BEGIN

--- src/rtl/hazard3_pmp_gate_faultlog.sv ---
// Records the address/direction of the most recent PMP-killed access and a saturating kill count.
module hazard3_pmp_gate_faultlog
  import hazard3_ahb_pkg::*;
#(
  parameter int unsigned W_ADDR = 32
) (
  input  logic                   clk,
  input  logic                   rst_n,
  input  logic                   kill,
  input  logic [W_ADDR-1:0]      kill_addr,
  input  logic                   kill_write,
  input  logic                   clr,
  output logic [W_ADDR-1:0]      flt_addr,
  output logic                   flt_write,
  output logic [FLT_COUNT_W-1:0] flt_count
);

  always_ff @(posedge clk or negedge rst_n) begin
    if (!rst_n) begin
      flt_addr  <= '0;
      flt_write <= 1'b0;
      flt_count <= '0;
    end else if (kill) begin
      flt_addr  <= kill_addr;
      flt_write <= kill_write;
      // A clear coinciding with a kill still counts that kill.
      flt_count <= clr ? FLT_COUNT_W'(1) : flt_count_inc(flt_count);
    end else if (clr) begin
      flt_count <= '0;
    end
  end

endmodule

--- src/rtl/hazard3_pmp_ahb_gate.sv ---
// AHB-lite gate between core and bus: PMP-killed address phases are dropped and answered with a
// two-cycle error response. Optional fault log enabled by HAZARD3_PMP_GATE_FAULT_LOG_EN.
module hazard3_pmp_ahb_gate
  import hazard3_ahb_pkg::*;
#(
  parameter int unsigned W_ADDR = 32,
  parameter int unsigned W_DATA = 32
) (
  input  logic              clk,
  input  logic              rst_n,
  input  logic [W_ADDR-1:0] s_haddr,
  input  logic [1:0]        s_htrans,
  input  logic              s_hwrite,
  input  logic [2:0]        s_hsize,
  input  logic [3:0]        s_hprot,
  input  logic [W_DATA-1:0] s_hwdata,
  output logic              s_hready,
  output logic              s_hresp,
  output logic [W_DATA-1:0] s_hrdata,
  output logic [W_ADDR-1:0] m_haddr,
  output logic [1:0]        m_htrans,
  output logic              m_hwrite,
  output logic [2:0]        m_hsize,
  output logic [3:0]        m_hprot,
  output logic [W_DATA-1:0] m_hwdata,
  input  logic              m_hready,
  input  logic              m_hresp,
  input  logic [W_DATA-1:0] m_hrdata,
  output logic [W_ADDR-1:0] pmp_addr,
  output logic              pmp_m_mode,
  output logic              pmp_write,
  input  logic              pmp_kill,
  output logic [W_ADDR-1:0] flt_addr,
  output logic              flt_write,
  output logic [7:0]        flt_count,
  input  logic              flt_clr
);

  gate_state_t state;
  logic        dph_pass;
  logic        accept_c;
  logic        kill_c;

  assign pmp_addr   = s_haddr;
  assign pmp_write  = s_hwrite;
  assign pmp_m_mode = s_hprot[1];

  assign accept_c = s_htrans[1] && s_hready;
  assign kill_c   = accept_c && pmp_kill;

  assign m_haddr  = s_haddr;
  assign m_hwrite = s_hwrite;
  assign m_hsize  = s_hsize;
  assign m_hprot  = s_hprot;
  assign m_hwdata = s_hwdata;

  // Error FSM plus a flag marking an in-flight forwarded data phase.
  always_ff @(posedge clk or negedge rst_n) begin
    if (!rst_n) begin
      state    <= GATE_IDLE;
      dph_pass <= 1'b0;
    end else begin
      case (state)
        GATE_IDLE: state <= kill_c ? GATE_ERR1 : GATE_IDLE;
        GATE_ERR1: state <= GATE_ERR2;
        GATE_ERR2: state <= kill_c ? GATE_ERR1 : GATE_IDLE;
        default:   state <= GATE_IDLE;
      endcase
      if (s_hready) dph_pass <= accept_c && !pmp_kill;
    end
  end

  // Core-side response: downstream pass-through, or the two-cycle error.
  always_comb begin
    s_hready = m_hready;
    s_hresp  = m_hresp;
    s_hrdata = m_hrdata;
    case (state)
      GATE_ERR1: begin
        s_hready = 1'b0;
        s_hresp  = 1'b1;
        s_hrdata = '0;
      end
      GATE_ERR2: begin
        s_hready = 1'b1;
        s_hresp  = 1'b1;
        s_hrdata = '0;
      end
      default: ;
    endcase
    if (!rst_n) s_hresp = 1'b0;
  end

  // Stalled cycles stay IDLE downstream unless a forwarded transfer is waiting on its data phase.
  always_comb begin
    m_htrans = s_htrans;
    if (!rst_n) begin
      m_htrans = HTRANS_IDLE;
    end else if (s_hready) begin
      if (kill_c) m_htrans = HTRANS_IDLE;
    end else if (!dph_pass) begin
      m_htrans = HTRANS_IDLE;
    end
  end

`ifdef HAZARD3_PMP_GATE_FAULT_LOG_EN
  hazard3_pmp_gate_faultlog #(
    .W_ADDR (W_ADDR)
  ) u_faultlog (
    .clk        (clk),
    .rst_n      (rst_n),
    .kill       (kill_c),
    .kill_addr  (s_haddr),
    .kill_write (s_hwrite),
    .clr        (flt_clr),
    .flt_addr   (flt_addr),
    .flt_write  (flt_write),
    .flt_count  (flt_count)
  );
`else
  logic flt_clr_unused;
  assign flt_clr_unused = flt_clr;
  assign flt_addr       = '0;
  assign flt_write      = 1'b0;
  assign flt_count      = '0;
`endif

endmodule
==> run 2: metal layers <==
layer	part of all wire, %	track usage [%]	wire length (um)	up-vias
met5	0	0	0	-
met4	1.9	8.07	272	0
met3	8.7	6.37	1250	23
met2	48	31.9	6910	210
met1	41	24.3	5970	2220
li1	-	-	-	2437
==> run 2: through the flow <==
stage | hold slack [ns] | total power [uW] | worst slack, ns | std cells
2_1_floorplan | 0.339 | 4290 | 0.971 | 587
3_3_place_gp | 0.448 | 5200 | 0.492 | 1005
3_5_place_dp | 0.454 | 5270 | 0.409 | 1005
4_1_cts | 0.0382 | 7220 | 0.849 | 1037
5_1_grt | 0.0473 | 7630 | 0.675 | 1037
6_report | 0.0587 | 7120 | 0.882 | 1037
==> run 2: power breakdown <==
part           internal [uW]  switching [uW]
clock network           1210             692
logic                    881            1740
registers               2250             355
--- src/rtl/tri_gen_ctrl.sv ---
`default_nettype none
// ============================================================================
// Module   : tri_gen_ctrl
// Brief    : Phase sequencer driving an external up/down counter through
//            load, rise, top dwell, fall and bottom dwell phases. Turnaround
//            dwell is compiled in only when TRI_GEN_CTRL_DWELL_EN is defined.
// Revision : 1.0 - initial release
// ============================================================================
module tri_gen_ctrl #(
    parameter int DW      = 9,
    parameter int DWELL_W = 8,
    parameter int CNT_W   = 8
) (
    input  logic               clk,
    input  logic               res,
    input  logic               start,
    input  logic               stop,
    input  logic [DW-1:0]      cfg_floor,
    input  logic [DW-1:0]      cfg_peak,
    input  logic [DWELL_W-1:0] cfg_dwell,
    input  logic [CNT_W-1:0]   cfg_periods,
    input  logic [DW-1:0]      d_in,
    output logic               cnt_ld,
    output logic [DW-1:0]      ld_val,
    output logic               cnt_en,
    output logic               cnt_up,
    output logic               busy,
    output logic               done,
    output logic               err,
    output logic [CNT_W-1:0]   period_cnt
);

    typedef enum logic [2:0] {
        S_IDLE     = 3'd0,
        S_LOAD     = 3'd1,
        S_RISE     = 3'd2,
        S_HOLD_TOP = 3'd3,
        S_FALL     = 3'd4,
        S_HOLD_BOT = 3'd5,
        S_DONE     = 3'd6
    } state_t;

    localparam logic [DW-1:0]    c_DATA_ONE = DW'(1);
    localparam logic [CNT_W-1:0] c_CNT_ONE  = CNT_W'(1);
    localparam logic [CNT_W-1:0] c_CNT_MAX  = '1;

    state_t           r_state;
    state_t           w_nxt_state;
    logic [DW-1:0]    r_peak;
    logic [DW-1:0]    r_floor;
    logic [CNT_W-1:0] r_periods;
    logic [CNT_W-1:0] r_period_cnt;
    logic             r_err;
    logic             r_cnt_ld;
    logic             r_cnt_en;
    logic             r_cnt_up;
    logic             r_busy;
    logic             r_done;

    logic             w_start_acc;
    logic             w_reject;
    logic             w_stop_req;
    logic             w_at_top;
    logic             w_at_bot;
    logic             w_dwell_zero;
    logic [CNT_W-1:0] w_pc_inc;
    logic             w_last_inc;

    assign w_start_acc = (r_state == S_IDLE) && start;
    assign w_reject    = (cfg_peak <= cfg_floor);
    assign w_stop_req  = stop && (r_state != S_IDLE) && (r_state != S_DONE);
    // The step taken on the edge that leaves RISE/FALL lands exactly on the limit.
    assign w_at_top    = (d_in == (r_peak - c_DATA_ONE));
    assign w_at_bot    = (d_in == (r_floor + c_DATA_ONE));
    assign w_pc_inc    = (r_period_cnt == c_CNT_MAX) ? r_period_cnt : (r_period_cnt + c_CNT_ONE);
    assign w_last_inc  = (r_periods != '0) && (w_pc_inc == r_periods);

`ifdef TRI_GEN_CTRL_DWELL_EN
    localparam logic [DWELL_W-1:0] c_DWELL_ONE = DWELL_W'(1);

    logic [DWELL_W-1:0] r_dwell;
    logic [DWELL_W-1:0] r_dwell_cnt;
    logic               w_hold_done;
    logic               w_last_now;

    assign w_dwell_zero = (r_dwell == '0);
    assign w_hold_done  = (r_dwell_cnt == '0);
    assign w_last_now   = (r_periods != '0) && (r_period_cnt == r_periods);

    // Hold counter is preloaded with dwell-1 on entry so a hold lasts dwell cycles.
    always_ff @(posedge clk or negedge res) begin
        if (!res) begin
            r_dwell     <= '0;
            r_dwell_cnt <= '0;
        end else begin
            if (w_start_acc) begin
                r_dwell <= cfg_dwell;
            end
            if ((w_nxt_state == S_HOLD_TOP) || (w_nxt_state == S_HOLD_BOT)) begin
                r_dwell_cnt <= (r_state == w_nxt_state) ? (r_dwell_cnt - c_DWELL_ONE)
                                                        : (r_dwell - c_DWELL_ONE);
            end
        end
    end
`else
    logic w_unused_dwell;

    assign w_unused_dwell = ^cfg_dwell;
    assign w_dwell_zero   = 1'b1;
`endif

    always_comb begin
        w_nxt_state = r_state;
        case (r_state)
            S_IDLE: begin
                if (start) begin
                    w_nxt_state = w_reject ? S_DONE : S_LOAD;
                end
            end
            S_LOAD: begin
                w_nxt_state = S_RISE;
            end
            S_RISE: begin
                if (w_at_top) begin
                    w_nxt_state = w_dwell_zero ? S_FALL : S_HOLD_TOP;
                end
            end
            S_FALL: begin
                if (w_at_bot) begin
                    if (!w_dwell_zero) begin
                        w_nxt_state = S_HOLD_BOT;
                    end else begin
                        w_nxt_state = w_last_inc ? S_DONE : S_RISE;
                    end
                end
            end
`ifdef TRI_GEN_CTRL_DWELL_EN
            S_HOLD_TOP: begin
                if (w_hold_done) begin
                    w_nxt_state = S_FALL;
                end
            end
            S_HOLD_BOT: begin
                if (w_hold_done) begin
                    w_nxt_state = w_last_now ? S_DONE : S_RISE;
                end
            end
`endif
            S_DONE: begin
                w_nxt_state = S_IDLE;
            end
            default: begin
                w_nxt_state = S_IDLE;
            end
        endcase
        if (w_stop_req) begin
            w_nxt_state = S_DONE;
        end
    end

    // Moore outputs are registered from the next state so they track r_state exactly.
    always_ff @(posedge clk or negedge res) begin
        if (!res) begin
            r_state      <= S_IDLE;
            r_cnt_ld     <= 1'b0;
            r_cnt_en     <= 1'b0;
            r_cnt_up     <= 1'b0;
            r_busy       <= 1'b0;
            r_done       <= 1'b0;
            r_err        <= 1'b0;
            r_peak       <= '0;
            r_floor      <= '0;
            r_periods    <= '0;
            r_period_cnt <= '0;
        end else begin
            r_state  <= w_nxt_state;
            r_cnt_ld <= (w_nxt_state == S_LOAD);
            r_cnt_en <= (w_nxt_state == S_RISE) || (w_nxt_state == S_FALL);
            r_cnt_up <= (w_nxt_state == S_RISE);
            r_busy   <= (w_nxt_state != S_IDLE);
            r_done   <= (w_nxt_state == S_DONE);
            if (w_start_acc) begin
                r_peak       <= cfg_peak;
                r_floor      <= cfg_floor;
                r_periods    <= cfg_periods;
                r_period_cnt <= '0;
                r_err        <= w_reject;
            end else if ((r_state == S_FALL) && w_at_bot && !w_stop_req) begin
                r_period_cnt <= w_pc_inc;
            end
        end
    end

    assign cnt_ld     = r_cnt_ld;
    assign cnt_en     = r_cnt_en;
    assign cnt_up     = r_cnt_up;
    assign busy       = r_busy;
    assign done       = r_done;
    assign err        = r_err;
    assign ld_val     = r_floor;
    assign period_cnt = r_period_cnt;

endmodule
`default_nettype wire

END

Exercise: Up to and including the line that contains "counts that kill.", output the records above exactly, beginning with their first line.

Output of the task:
--- src/rtl/hazard3_pmp_gate_faultlog.sv ---
// Records the address/direction of the most recent PMP-killed access and a saturating kill count.
module hazard3_pmp_gate_faultlog
  import hazard3_ahb_pkg::*;
#(
  parameter int unsigned W_ADDR = 32
) (
  input  logic                   clk,
  input  logic                   rst_n,
  input  logic                   kill,
  input  logic [W_ADDR-1:0]      kill_addr,
  input  logic                   kill_write,
  input  logic                   clr,
  output logic [W_ADDR-1:0]      flt_addr,
  output logic                   flt_write,
  output logic [FLT_COUNT_W-1:0] flt_count
);

  always_ff @(posedge clk or negedge rst_n) begin
    if (!rst_n) begin
      flt_addr  <= '0;
      flt_write <= 1'b0;
      flt_count <= '0;
    end else if (kill) begin
      flt_addr  <= kill_addr;
      flt_write <= kill_write;
      // A clear coinciding with a kill still counts that kill.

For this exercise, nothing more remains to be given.